The code in atom() looks to me like it could use a little refactoring
and simplification. I suggest the diff below. With it both grep and gawk
still pass their tests.

Thanks,

Arnold

diff --git a/src/dfa.c b/src/dfa.c
index b79c604..d2916ee 100644
--- a/src/dfa.c
+++ b/src/dfa.c
@@ -1725,17 +1725,20 @@ add_utf8_anychar (void)
 static void
 atom (void)
 {
-  if (0)
+  if (MBS_SUPPORT && tok == WCHAR)
     {
-      /* empty */
-    }
-  else if (MBS_SUPPORT && tok == WCHAR)
-    {
-      addtok_wc (case_fold ? towlower (wctok) : wctok);
-      if (case_fold && iswalpha (wctok))
+      if (! case_fold)
+        {
+          addtok_wc (wctok);
+        }
+      else
         {
-          addtok_wc (towupper (wctok));
-          addtok (OR);
+          addtok_wc (towlower (wctok));
+          if (iswalpha (wctok))
+   	  {
+                addtok_wc (towupper (wctok));
+                addtok (OR);
+   	  }
         }
 
       tok = lex ();




Information forwarded to bug-grep <at> gnu.org:
bug#16581; Package grep. (Tue, 28 Jan 2014 21:51:01 GMT) Full text and rfc822 format available.

Message #8 received at 16581 <at> debbugs.gnu.org (full text, mbox):

From: Paul Eggert <eggert <at> cs.ucla.edu>
To: Aharon Robbins <arnold <at> skeeve.com>, 16581 <at> debbugs.gnu.org
Subject: Re: bug#16581: suggested code simplification in dfa.c
Date: Tue, 28 Jan 2014 13:50:52 -0800
[Message part 1 (text/plain, inline)]
I like that as far as it goes, but it pulls loose a thread that has been 
nagging me for a while.  How about the attached instead?  It includes 
somewhat more simplification, entailing more-efficient handling of 
caseless letters when ignoring case.
[0001-Simplify-handling-of-letter-case.patch (text/x-patch, attachment)]

Information forwarded to bug-grep <at> gnu.org:
bug#16581; Package grep. (Wed, 29 Jan 2014 02:52:02 GMT) Full text and rfc822 format available.
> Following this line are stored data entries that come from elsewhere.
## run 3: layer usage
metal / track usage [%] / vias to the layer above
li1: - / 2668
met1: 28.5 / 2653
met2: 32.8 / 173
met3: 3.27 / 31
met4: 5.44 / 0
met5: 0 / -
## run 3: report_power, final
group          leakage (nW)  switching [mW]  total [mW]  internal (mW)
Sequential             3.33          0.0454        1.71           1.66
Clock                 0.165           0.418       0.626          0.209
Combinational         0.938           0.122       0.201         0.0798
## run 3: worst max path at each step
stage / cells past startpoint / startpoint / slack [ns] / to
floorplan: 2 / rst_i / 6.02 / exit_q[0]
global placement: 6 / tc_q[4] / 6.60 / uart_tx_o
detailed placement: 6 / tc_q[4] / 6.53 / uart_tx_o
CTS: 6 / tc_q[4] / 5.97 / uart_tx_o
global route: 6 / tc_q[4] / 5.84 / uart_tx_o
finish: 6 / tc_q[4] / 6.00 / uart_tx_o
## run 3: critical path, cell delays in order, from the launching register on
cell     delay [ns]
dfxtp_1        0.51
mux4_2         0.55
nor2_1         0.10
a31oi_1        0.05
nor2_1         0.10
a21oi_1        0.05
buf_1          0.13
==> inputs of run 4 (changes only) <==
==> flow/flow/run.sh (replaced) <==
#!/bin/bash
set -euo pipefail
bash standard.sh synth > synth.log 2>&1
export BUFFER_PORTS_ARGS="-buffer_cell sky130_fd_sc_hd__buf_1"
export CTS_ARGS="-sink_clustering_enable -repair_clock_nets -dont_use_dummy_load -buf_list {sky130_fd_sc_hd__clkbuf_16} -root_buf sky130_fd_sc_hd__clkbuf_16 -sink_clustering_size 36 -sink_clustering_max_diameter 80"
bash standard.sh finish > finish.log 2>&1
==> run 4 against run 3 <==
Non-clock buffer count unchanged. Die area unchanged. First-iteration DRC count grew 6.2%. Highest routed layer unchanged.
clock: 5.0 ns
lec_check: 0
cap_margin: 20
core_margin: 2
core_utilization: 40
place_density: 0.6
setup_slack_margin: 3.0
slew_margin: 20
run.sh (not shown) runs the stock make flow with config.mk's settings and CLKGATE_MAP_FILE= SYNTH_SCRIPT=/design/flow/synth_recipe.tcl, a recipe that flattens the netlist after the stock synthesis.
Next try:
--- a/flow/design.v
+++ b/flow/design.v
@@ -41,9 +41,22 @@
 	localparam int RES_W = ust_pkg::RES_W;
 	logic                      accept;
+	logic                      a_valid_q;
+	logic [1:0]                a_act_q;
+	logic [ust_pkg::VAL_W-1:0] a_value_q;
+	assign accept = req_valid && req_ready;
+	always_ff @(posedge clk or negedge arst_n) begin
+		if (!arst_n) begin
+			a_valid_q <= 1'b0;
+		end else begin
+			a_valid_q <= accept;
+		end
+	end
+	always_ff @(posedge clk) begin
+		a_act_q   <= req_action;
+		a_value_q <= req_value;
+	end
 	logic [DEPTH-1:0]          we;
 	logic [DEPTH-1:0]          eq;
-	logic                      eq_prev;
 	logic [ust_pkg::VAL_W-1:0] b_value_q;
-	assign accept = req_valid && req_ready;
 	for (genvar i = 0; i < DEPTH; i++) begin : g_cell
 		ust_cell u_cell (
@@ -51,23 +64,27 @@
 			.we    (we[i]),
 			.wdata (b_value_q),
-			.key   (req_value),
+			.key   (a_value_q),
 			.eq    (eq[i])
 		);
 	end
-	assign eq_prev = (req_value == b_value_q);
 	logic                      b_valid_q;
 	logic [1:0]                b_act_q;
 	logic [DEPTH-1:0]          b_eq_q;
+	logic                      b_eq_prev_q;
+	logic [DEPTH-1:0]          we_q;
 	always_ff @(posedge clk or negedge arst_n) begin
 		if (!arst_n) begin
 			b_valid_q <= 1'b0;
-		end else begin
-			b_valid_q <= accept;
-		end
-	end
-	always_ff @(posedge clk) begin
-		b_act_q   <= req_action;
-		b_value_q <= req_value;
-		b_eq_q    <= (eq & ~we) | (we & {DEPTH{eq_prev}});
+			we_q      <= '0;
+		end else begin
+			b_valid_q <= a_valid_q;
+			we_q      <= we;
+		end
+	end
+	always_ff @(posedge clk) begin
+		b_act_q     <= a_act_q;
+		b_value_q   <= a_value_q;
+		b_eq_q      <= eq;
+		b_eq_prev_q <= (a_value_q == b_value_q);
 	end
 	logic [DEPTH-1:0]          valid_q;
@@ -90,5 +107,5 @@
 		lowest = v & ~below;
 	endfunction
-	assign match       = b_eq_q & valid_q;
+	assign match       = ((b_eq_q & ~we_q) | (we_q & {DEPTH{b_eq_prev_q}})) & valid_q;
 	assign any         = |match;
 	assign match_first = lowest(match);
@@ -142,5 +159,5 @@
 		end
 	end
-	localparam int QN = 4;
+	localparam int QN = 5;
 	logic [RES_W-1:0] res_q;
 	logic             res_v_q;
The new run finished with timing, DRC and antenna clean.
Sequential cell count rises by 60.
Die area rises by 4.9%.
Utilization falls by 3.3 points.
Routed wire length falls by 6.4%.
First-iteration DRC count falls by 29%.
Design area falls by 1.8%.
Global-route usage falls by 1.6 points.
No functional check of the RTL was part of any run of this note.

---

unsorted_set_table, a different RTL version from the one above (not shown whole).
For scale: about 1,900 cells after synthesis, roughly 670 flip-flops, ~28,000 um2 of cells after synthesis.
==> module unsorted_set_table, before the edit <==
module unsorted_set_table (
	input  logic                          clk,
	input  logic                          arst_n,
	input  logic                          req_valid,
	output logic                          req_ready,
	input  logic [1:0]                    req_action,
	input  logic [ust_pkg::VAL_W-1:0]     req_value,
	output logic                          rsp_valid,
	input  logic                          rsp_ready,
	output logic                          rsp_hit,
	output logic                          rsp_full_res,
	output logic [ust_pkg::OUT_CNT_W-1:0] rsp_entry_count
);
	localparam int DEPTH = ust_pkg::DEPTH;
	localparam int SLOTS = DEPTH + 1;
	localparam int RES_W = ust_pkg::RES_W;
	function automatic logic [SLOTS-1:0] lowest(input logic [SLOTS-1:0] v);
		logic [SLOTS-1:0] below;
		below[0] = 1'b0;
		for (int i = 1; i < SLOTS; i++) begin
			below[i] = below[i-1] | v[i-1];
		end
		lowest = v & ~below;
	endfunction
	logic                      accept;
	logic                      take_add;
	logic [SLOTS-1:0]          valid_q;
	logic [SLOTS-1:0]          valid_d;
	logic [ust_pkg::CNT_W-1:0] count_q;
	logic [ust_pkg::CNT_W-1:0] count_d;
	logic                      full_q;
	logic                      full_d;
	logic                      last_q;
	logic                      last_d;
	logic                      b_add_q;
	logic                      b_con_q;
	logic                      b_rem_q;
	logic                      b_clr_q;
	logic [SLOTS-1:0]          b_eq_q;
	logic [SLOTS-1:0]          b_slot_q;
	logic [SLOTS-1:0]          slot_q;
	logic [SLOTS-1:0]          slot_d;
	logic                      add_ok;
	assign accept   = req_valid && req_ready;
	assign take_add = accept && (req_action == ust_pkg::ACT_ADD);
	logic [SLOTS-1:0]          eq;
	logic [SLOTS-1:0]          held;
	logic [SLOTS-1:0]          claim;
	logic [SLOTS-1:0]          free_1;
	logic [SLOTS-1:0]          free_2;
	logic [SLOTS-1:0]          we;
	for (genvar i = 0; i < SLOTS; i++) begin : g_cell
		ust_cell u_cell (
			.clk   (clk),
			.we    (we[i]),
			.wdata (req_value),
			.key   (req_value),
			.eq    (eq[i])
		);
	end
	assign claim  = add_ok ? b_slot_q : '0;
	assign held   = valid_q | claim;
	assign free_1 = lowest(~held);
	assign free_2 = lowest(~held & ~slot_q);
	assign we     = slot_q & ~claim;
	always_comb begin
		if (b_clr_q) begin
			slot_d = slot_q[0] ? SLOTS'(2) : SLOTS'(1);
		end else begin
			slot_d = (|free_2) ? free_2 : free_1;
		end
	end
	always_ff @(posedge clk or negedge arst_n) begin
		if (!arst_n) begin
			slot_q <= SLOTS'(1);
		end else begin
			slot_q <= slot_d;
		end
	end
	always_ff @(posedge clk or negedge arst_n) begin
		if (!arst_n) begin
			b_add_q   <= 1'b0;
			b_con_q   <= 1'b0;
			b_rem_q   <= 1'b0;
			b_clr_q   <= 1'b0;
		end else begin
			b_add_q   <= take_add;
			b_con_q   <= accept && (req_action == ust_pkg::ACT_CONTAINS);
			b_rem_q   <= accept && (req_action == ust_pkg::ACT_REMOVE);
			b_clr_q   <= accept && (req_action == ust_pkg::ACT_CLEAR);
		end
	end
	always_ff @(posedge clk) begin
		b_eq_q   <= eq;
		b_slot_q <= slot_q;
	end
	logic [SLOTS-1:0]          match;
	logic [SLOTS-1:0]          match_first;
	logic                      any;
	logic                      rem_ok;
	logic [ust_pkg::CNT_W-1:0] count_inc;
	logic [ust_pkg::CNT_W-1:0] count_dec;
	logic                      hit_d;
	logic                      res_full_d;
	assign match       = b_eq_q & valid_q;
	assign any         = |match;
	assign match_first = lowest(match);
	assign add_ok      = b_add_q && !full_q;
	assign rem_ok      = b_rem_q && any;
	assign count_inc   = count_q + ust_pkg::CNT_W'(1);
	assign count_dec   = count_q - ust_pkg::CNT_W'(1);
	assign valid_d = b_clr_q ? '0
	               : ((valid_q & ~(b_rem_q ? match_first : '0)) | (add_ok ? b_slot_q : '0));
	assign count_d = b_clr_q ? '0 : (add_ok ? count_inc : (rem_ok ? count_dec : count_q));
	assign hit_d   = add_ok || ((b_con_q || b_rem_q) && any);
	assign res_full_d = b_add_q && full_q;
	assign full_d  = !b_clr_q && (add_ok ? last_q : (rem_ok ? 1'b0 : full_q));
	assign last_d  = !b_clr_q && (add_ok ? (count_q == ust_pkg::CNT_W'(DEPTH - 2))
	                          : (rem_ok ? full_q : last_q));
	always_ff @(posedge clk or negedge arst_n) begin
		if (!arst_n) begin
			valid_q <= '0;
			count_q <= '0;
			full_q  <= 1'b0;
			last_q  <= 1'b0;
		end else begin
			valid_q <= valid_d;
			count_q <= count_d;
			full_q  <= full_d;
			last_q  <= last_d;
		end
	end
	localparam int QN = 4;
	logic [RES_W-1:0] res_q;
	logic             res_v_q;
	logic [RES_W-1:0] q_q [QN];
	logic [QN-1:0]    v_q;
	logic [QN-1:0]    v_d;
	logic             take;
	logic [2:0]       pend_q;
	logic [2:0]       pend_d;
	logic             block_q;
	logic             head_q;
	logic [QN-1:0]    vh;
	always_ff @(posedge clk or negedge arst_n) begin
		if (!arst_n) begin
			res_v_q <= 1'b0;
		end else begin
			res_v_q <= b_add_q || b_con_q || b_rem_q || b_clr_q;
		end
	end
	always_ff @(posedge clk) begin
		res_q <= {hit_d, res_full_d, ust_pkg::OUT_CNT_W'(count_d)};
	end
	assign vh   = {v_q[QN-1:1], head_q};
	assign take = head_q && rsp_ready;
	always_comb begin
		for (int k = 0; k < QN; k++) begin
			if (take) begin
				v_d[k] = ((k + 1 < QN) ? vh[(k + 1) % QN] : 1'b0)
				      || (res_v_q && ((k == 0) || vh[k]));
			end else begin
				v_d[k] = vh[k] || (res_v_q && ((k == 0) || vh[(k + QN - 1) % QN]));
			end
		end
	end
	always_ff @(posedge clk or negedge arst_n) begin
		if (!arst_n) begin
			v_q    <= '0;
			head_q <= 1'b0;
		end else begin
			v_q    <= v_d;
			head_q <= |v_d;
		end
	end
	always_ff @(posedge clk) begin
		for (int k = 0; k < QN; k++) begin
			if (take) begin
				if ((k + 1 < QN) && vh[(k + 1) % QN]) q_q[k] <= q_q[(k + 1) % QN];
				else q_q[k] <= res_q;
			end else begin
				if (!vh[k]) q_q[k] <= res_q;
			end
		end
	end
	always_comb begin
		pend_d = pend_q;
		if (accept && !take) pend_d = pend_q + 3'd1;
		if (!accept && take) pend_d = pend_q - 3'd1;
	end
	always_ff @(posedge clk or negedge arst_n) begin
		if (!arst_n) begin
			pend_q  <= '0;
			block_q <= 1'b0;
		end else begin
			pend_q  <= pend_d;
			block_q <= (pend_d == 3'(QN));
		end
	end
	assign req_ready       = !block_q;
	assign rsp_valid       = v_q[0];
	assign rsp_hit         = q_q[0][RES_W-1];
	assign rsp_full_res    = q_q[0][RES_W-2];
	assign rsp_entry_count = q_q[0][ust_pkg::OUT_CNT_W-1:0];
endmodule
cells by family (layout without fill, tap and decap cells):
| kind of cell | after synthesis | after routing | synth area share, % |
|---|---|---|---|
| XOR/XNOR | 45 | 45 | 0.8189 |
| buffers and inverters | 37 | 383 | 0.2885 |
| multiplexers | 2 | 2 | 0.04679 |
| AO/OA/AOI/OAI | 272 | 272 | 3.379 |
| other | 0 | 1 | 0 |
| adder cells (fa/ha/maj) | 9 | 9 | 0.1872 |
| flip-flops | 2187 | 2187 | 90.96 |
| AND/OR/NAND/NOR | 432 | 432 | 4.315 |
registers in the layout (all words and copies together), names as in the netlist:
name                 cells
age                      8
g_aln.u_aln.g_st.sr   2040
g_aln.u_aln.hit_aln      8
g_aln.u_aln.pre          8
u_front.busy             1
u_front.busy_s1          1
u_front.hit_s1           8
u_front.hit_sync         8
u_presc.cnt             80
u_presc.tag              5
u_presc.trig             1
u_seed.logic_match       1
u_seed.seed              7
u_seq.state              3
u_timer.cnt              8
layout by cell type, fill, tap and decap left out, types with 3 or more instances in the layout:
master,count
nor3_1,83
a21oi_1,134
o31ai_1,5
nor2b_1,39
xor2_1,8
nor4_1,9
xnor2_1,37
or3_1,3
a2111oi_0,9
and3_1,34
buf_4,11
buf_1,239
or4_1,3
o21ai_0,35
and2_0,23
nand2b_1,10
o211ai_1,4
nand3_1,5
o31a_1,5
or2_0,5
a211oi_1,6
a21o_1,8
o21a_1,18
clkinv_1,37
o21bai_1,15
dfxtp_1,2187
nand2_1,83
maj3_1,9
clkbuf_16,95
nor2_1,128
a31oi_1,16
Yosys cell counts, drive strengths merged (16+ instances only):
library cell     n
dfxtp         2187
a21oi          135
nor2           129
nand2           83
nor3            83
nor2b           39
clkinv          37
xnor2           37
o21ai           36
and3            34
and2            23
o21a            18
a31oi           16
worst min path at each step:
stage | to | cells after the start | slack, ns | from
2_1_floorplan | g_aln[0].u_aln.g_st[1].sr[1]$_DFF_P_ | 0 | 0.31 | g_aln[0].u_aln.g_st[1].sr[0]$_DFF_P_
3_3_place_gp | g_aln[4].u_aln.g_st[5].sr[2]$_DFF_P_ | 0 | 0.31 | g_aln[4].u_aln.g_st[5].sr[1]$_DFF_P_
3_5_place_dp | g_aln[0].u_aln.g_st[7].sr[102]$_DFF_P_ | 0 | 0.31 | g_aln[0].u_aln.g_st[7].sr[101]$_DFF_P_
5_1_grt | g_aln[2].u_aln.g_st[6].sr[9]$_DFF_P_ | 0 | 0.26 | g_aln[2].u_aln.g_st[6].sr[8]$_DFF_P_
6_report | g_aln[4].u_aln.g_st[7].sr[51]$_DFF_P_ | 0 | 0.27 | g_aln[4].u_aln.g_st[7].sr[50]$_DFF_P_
Background: an optimization exercise with open tools, aiming at small area and a short achievable clock period. Do not read the settings as production practice. Only simulation tests tie the RTL to the original design; equivalence was not proved.

## job 9102
==> flow/design.v (excerpt) <==
module alu_core
#(
  parameter int DATA_WIDTH = alu_pkg::ALU_DATA_WIDTH
) (
  input  logic                  clk,
  input  logic                  rst_n,
  input  logic [7:0]            i_alu_op,
  input  logic [DATA_WIDTH-1:0] i_a,
  input  logic [DATA_WIDTH-1:0] i_b,
  output logic [DATA_WIDTH-1:0] o_c,
  output logic                  o_zero,
  output logic                  o_div0,
  output logic [DATA_WIDTH-1:0] o_c_q,
  output logic                  o_zero_q
);
Size in the first run: roughly 5800 cells after synthesis, roughly 33 flip-flops, about 140 I/O pins, about 35000 um^2 of cells after synthesis.
==> flow/config.mk <==
export PLATFORM = sky130hd
export DESIGN_NAME = alu_core
export DESIGN_NICKNAME = alu_core
export VERILOG_FILES = /design/flow/design.v
export SDC_FILE = /design/flow/constraint.sdc
export NUM_CORES = 4
export LEC_CHECK = 0
export ABC_AREA = 1
export CAP_MARGIN = 20
export CORE_MARGIN = 2
export CORE_UTILIZATION = 40
export SLEW_MARGIN = 20
==> flow/constraint.sdc <==
create_clock -name core_clock -period 200.0 [get_ports {clk}]
set_input_delay 40.0000 -clock core_clock [delete_from_list [all_inputs] [get_ports {clk}]]
set_output_delay 40.0000 -clock core_clock [all_outputs]
set_load 0.01 [all_outputs]
standard.sh (not shown) runs the stock make flow with config.mk's settings and CLKGATE_MAP_FILE= SYNTH_SCRIPT=/design/flow/synth_recipe.tcl, a recipe that flattens the netlist after the stock synthesis.
==> flow/flow/run.sh <==
#!/bin/bash
set -o pipefail
bash standard.sh SETUP_SLACK_MARGIN=55 SKIP_GATE_CLONING=1 SKIP_PIN_SWAP=1 cts > standard_flow_to_cts.log 2>&1
bash standard.sh finish > standard_flow_finish.log 2>&1
Job 9102 has completed all stages; timing, DRC and antenna checks passed.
Message #11 received at 16581 <at> debbugs.gnu.org (full text, mbox):

From: Aharon Robbins <arnold <at> skeeve.com>
To: eggert <at> cs.ucla.edu, arnold <at> skeeve.com, 16581 <at> debbugs.gnu.org
Subject: Re: bug#16581: suggested code simplification in dfa.c
Date: Wed, 29 Jan 2014 04:50:47 +0200
Hi Paul.

I skimmed the patch.

All that exclusive-ORing looks a little scary to me. Will that work,
for example, on EBCDIC systems?  Gawk supports z/OS - a POSIX enviornment
on top of OS/390.  Will it work on systems using some of the older
far Eastern, non-Unicode locales?

What is it even doing?  What do you expect to get from

	wc ^ towlower(wc) ^ towupper(wc)

?

I'm worried that you've embedded a deep assumption about how characters
are encoded and how upper and lower case relate to each other in
every possible character set we might be called upon to handle, and
it feels really risky to me.

I think I'd be happier if you did the simplification in smaller, more
comprehensible, steps.

My two cents, of course. :-)

Thanks,

Arnold




Information forwarded to bug-grep <at> gnu.org:
bug#16581; Package grep. (Wed, 29 Jan 2014 06:49:02 GMT) Full text and rfc822 format available.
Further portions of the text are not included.